Stored data Start Marker

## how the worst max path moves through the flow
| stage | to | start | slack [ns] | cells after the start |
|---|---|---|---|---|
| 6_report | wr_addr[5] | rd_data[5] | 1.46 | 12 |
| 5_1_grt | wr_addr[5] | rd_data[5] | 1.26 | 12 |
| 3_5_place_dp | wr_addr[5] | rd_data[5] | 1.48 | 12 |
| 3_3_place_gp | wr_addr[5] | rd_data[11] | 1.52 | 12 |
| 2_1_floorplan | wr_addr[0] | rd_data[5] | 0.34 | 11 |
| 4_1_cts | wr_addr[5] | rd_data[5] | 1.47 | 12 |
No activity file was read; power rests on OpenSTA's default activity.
$ cat config.mk
export PLATFORM = sky130hd
export DESIGN_NAME = attention_lse_merge
export DESIGN_NICKNAME = d
export VERILOG_FILES = /design/src/rtl/alm_pkg.sv /design/src/rtl/alm_front.sv /design/src/rtl/alm_queue.sv /design/src/rtl/alm_back.sv /design/src/rtl/attention_lse_merge.sv
export SDC_FILE = /design/constraint.sdc
export NUM_CORES = 2
export LEC_CHECK = 0
export BUFFER_PORTS_ARGS = -buffer_cell sky130_fd_sc_hd__buf_4
export CAP_MARGIN = 20
export CELL_PAD_IN_SITES_DETAIL_PLACEMENT = 0
export CELL_PAD_IN_SITES_GLOBAL_PLACEMENT = 1
export CORE_MARGIN = 1
export CORE_UTILIZATION = 49
export DETAILED_ROUTE_END_ITERATION = 6
export PLACE_DENSITY_LB_ADDON = 0.1
export SYNTH_ARGS = -nofsm -noshare
export SYNTH_HDL_FRONTEND = slang
export SYNTH_SLANG_ARGS = --single-unit
$ cat constraint.sdc
create_clock -name clk -period 22.2 [get_ports clk]
set_input_delay 1.11 -clock clk [delete_from_list [all_inputs] [get_ports clk]]
set_output_delay 1.11 -clock clk [all_outputs]
set_load 0.01 [all_outputs]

Stored data End Marker

What the task asks — Transcribe each entry word for word.

Completed task —
## how the worst max path moves through the flow
| stage | to | start | slack [ns] | cells after the start |
|---|---|---|---|---|
| 6_report | wr_addr[5] | rd_data[5] | 1.46 | 12 |
| 5_1_grt | wr_addr[5] | rd_data[5] | 1.26 | 12 |
| 3_5_place_dp | wr_addr[5] | rd_data[5] | 1.48 | 12 |
| 3_3_place_gp | wr_addr[5] | rd_data[11] | 1.52 | 12 |
| 2_1_floorplan | wr_addr[0] | rd_data[5] | 0.34 | 11 |
| 4_1_cts | wr_addr[5] | rd_data[5] | 1.47 | 12 |
No activity file was read; power rests on OpenSTA's default activity.
$ cat config.mk
export PLATFORM = sky130hd
export DESIGN_NAME = attention_lse_merge
export DESIGN_NICKNAME = d
export VERILOG_FILES = /design/src/rtl/alm_pkg.sv /design/src/rtl/alm_front.sv /design/src/rtl/alm_queue.sv /design/src/rtl/alm_back.sv /design/src/rtl/attention_lse_merge.sv
export SDC_FILE = /design/constraint.sdc
export NUM_CORES = 2
export LEC_CHECK = 0
export BUFFER_PORTS_ARGS = -buffer_cell sky130_fd_sc_hd__buf_4
export CAP_MARGIN = 20
export CELL_PAD_IN_SITES_DETAIL_PLACEMENT = 0
export CELL_PAD_IN_SITES_GLOBAL_PLACEMENT = 1
export CORE_MARGIN = 1
export CORE_UTILIZATION = 49
export DETAILED_ROUTE_END_ITERATION = 6
export PLACE_DENSITY_LB_ADDON = 0.1
export SYNTH_ARGS = -nofsm -noshare
export SYNTH_HDL_FRONTEND = slang
export SYNTH_SLANG_ARGS = --single-unit
$ cat constraint.sdc
create_clock -name clk -period 22.2 [get_ports clk]
set_input_delay 1.11 -clock clk [delete_from_list [all_inputs] [get_ports clk]]
set_output_delay 1.11 -clock clk [all_outputs]
set_load 0.01 [all_outputs]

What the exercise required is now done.